- Single-family rental growth has slowed in the high-end tier as of May, while the lower end of the market has remained strong throughout the nation, at 5.3 percent annual growth.
- New York State home prices had the largest reported month-over-month gain in June 2016, at 3 percent.
- Single-family rent growth slowed in New York City in May compared with the same time last year.
CoreLogic’s Market Pulse for August 2016 reports on the national market and local trends, including a new inside look at the rental sector. Similar to the data company’s CoreLogic Home Price Index (HPI) and CoreLogic Case-Shiller Index, the new Single-Family Rental Index (SFRI) measures the growth of the rental market since January 2007.
After a massive growth spurt at the tail end of 2009 and into 2011 and steady growth that continued for a few years after, the SFRI shows rental price gains have recently begun to soften.
Rent growth peaked at 4.6 percent in December 2014 over the previous year, but as of May, the growth rate was 1.2 percent lower, at an annual uptick of 3.3 percent. Following a similar pattern to that seen in the homebuying market, the rental market has seen a slow-down in the high-end sector as of recently, while lower price points are holding their own.
Rent prices at the lowest end of the spectrum were up 5.3 percent in May over the previous year, marking a three-year growth trend around 5.5 percent. At the high end of the market, rentals were up 2.1 percent annually.
Throughout the nation, single-family rental demand is moderating after years of sharp increases, and tight credit conditions are likely to keep that demand hot, particularly in the low- and mid-range price points.

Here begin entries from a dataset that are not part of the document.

From an optimization exercise on the open Yosys and OpenROAD flow, aimed at small area and a short achievable clock period; shortcuts taken in it are not production practice.

## montgomery_kyber
module montgomery_kyber(clk, a, b, out);
input clk;
input [11:0] a, b;
output [11:0] out;
wire n0;
k_nand2 un0 (.a(a[0]), .b(b[0]), .y(n0));
wire n1;
k_nand2 un1 (.a(a[0]), .b(b[1]), .y(n1));
wire n2;
k_nand2 un2 (.a(a[0]), .b(b[2]), .y(n2));
wire n3;
k_nand2 un3 (.a(a[0]), .b(b[3]), .y(n3));
wire n4;
k_nand2 un4 (.a(a[0]), .b(b[4]), .y(n4));
wire n5;
k_nand2 un5 (.a(a[0]), .b(b[5]), .y(n5));
wire n6;
k_nand2 un6 (.a(a[0]), .b(b[6]), .y(n6));
wire n7;
k_nand2 un7 (.a(a[0]), .b(b[7]), .y(n7));
wire n8;
k_nand2 un8 (.a(a[0]), .b(b[8]), .y(n8));
wire n9;
k_nand2 un9 (.a(a[0]), .b(b[9]), .y(n9));
wire n10;
k_nand2 un10 (.a(a[0]), .b(b[10]), .y(n10));
wire n11;
k_nand2 un11 (.a(a[0]), .b(b[11]), .y(n11));
wire n12;
k_nand2 un12 (.a(a[1]), .b(b[0]), .y(n12));
wire n13;
k_nand2 un13 (.a(a[1]), .b(b[1]), .y(n13));
wire n14;
k_nand2 un14 (.a(a[1]), .b(b[2]), .y(n14));
wire n15;
k_nand2 un15 (.a(a[1]), .b(b[3]), .y(n15));
wire n16;
k_nand2 un16 (.a(a[1]), .b(b[4]), .y(n16));
wire n17;
k_nand2 un17 (.a(a[1]), .b(b[5]), .y(n17));
wire n18;
k_nand2 un18 (.a(a[1]), .b(b[6]), .y(n18));
wire n19;
k_nand2 un19 (.a(a[1]), .b(b[7]), .y(n19));
wire n20;
k_nand2 un20 (.a(a[1]), .b(b[8]), .y(n20));
wire n21;
k_nand2 un21 (.a(a[1]), .b(b[9]), .y(n21));
wire n22;
k_nand2 un22 (.a(a[1]), .b(b[10]), .y(n22));
wire n23;
k_nand2 un23 (.a(a[1]), .b(b[11]), .y(n23));
wire n24;
k_nand2 un24 (.a(a[2]), .b(b[0]), .y(n24));
wire n25;
k_nand2 un25 (.a(a[2]), .b(b[1]), .y(n25));
wire n26;
k_nand2 un26 (.a(a[2]), .b(b[2]), .y(n26));
wire n27;
k_nand2 un27 (.a(a[2]), .b(b[3]), .y(n27));
wire n28;
k_nand2 un28 (.a(a[2]), .b(b[4]), .y(n28));
wire n29;
k_nand2 un29 (.a(a[2]), .b(b[5]), .y(n29));
wire n30;
k_nand2 un30 (.a(a[2]), .b(b[6]), .y(n30));
wire n31;
k_nand2 un31 (.a(a[2]), .b(b[7]), .y(n31));
wire n32;
k_nand2 un32 (.a(a[2]), .b(b[8]), .y(n32));
wire n33;
k_nand2 un33 (.a(a[2]), .b(b[9]), .y(n33));
wire n34;
k_nand2 un34 (.a(a[2]), .b(b[10]), .y(n34));
wire n35;
k_nand2 un35 (.a(a[2]), .b(b[11]), .y(n35));
wire n36;
k_nand2 un36 (.a(a[3]), .b(b[0]), .y(n36));
wire n37;
k_nand2 un37 (.a(a[3]), .b(b[1]), .y(n37));
wire n38;
k_nand2 un38 (.a(a[3]), .b(b[2]), .y(n38));
wire n39;
k_nand2 un39 (.a(a[3]), .b(b[3]), .y(n39));
  ...
clock: 12.0 ns
lec_check: 0
cap_margin: 20
core_margin: 2
core_utilization: 40
cts_buf_list: sky130_fd_sc_hd__clkbuf_4 sky130_fd_sc_hd__clkbuf_8
setup_slack_margin: 5
slew_margin: 20
synth_hierarchical: 1
synth_minimum_keep_size: 0
standard.sh (not shown) runs the stock make flow with config.mk's settings and CLKGATE_MAP_FILE= SYNTH_SCRIPT=/design/flow/synth_recipe.tcl, a recipe that flattens the netlist after the stock synthesis.
==> flow/flow/run.sh <==
#!/bin/bash
set -euo pipefail
MARGIN=${MARGIN:-5.75}
BUF=${BUF:-sky130_fd_sc_hd__buf_1}
HERE=$(cd "$(dirname "$0")" && pwd)
bash standard.sh "SETUP_SLACK_MARGIN=$MARGIN" \
  "BUFFER_PORTS_ARGS=-buffer_cell $BUF" \
  "PRE_FLOORPLAN_TCL=$HERE/downsize.tcl" finish > flow_make.log 2>&1
==> flow/flow/downsize.tcl <==
# Before floorplanning: set every combinational cell to its smallest drive
# strength (x1) so that repair_timing sizes up only the cells that need it.
# Flip-flops are left as synthesis made them.
set db [ord::get_db]
set n 0
foreach inst [[ord::get_db_block] getInsts] {
  set m [[$inst getMaster] getName]
  if {[regexp {^(sky130_fd_sc_hd__[a-z0-9]+)_([0-9]+)$} $m -> base sz] && $sz > 1 && ![string match "*__df*" $base] && ![string match "*__dl*" $base]} {
    set new [$db findMaster ${base}_1]
    if {$new ne "NULL"} {
      $inst swapMaster $new
      incr n
    }
  }
}
puts "downsize: $n cells set to x1"
Change:
--- a/flow/flow/run.sh
+++ b/flow/flow/run.sh
@@ -2,3 +2,3 @@
 set -euo pipefail
-MARGIN=${MARGIN:-5.75}
+MARGIN=${MARGIN:-5.82}
 BUF=${BUF:-sky130_fd_sc_hd__buf_1}
Hold slack is about the same.
Wire length increases by about 1.5%.
Utilization is higher by 0.65 points.
First-iteration DRC count fell by about 13%.
Critical path depth shrinks by 1.
Function was not checked in any run of this note: the RTL went through the layout flow alone.


Another version of the RTL of montgomery_kyber (not shown whole).
Size in the first run: about 37 I/O pins, roughly 6100 um^2 of cells after synthesis.
// montgomery_kyber
module montgomery_kyber(clk, a, b, out);
input clk;
input [11:0] a, b;
output [11:0] out;
wire n0;
k_nand2 un0 (.a(a[0]), .b(b[0]), .y(n0));
wire n1;
k_nand2 un1 (.a(a[0]), .b(b[1]), .y(n1));
wire n2;
k_nand2 un2 (.a(a[0]), .b(b[2]), .y(n2));
wire n3;
k_nand2 un3 (.a(a[0]), .b(b[3]), .y(n3));
wire n4;
k_nand2 un4 (.a(a[0]), .b(b[4]), .y(n4));
wire n5;
k_nand2 un5 (.a(a[0]), .b(b[5]), .y(n5));
wire n6;
k_nand2 un6 (.a(a[0]), .b(b[6]), .y(n6));
wire n7;
k_nand2 un7 (.a(a[0]), .b(b[7]), .y(n7));
wire n8;
k_nand2 un8 (.a(a[0]), .b(b[8]), .y(n8));
wire n9;
k_nand2 un9 (.a(a[0]), .b(b[9]), .y(n9));
wire n10;
k_nand2 un10 (.a(a[0]), .b(b[10]), .y(n10));
wire n11;
k_nand2 un11 (.a(a[0]), .b(b[11]), .y(n11));
wire n12;
k_nand2 un12 (.a(a[1]), .b(b[0]), .y(n12));
wire n13;
k_nand2 un13 (.a(a[1]), .b(b[1]), .y(n13));
wire n14;
k_nand2 un14 (.a(a[1]), .b(b[2]), .y(n14));
wire n15;
k_nand2 un15 (.a(a[1]), .b(b[3]), .y(n15));
wire n16;
k_nand2 un16 (.a(a[1]), .b(b[4]), .y(n16));
wire n17;
k_nand2 un17 (.a(a[1]), .b(b[5]), .y(n17));
wire n18;
k_nand2 un18 (.a(a[1]), .b(b[6]), .y(n18));
wire n19;
k_nand2 un19 (.a(a[1]), .b(b[7]), .y(n19));
wire n20;
k_nand2 un20 (.a(a[1]), .b(b[8]), .y(n20));
wire n21;
k_nand2 un21 (.a(a[1]), .b(b[9]), .y(n21));
wire n22;
k_nand2 un22 (.a(a[1]), .b(b[10]), .y(n22));
wire n23;
k_nand2 un23 (.a(a[1]), .b(b[11]), .y(n23));
wire n24;
k_nand2 un24 (.a(a[2]), .b(b[0]), .y(n24));
wire n25;
k_nand2 un25 (.a(a[2]), .b(b[1]), .y(n25));
wire n26;
k_nand2 un26 (.a(a[2]), .b(b[2]), .y(n26));
wire n27;
k_nand2 un27 (.a(a[2]), .b(b[3]), .y(n27));
wire n28;
k_nand2 un28 (.a(a[2]), .b(b[4]), .y(n28));
wire n29;
k_nand2 un29 (.a(a[2]), .b(b[5]), .y(n29));
wire n30;
k_nand2 un30 (.a(a[2]), .b(b[6]), .y(n30));
wire n31;
k_nand2 un31 (.a(a[2]), .b(b[7]), .y(n31));
wire n32;
k_nand2 un32 (.a(a[2]), .b(b[8]), .y(n32));
wire n33;
k_nand2 un33 (.a(a[2]), .b(b[9]), .y(n33));
wire n34;
k_nand2 un34 (.a(a[2]), .b(b[10]), .y(n34));
wire n35;
k_nand2 un35 (.a(a[2]), .b(b[11]), .y(n35));
wire n36;
k_nand2 un36 (.a(a[3]), .b(b[0]), .y(n36));
wire n37;
k_nand2 un37 (.a(a[3]), .b(b[1]), .y(n37));
wire n38;
k_nand2 un38 (.a(a[3]), .b(b[2]), .y(n38));
wire n39;
k_nand2 un39 (.a(a[3]), .b(b[3]), .y(n39));
wire n40;
k_nand2 un40 (.a(a[3]), .b(b[4]), .y(n40));
wire n41;
k_nand2 un41 (.a(a[3]), .b(b[5]), .y(n41));
wire n42;
k_nand2 un42 (.a(a[3]), .b(b[6]), .y(n42));
  ...
Settings: LEC_CHECK=0, CAP_MARGIN=20, CORE_MARGIN=2, CORE_UTILIZATION=40, SETUP_SLACK_MARGIN=5, SLEW_MARGIN=20, SYNTH_HIERARCHICAL=1, SYNTH_MINIMUM_KEEP_SIZE=0; clock period 12.0 ns.
==> flow/flow/run.sh <==
#!/bin/bash
set -euo pipefail
MARGIN=${MARGIN:-5.5}
BUF=${BUF:-sky130_fd_sc_hd__buf_1}
bash standard.sh "SETUP_SLACK_MARGIN=$MARGIN" \
  "BUFFER_PORTS_ARGS=-buffer_cell $BUF" finish > flow_make.log 2>&1
==> next run, changes <==
==> flow/flow/run.sh (replaced) <==
#!/bin/bash
set -euo pipefail
MARGIN=${MARGIN:-5.5}
BUF=${BUF:-sky130_fd_sc_hd__buf_1}
RECOVER=${RECOVER:-0}
bash standard.sh "SETUP_SLACK_MARGIN=$MARGIN" \
  "BUFFER_PORTS_ARGS=-buffer_cell $BUF" "RECOVER_POWER=$RECOVER" finish > flow_make.log 2>&1
What happened:
- The changed run finished clean
- wire length is unchanged
- die area stays the same
- final area does not change
- count of clock-buffer cells in the layout is unchanged
- worst setup slack stays the same
- synthesized cell count does not change
No run of this note included a check of the RTL's function; only the layout flow was run.

what the ideal ports hide:
The results above use ideal ports. As a check the final layouts listed here were re-extracted and re-timed, cells and wires unchanged.
Step 1: set_driving_cell puts a clkbuf_16 on clk and a buf_2 on each other input, an assumption about the parent block.
Step 2 adds t to the input delays and takes it off the output delays; t is the mean of the earliest and latest rising clock arrival at the registers after step 1. Input paths then give back, and output paths get back, about the clock's delay inside the block.
a / b / c = ideal / step 1 / step 2; a / b = the first two.
| run | shift t [ns] | slack for setup (ns) | worst setup path after step 2 |
|---|---|---|---|
| the first run of note 1 | 0.279 | 5.949 / 5.957 / 5.678 | input to register |
| the second run of note 1 | 0.280 | 5.971 / 5.974 / 5.694 | input to register |
| the first run of note 2 | 0.281 | 5.677 / 5.683 / 5.409 | input to register |
| the second run of note 2 | 0.281 | 5.677 / 5.683 / 5.409 | input to register |
After both steps every run listed still meets setup and hold. The setup slack of the second run of note 1, which loses most, moves by +0.003 ns with the drivers and by -0.277 ns with both steps.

In New York, single-family rent growth dipped fairly dramatically in May 2016 compared with the same month last year, from about 4 percent to 3 percent. CoreLogic reports that single-family rental growth has “surpassed its peak growth rate” and is now trending downward.
How’s the housing market faring?
Boomerang buyers — homebuyers returning to the market after losing a foreclosed home — have slowly but surely made their way back into the real estate market. Looking ahead to 2017, the return of boomerang buyers has the potential to be strong, the report says.
CoreLogic reports the year is nearing seven years from the foreclosure crisis peak in 2010, which means that the ‘black mark’ of foreclosure will be officially erased from consumer credit reports.
CoreLogic reports on the hardest hit locations for boomerang buyers that returned by 2013. The three highest states for boomerang buyers — Arizona, Nevada and Michigan — saw 32 percent of its foreclosed homeowners come back to action in the market, compared to a 22 percent national average.
The national foreclosure rate in June 2016 was 3 percent lower than the previous month and 21.3 percent lower than the same month in 2015. Completed foreclosures increased 5.1 percent monthly in June and dipped 4.9 percent annually in the same month.
New York State was deep in the red, with a foreclosure inventory rate of 3.1 percent. In the Northeast, New Hampshire was the only state reported in blue, with a foreclosure rate of 0.5 percent.
New York housing trends
In New York, the Home Price Index in June 2016 represented an annual increase of 4.3 percent, which included distressed homes. On a monthly basis, the state saw an increase of 3 percent, which was the largest gain reported throughout the country.
Growth is expected to ease next month, CoreLogic says, increasing a forecasted 0.9 percent in July. And while prices are still expected to grow, experts aren’t anticipating tremendous increases in New York State through the next 12 months. The forecasted year-over-year uptick for June 2017 is 5.1 percent.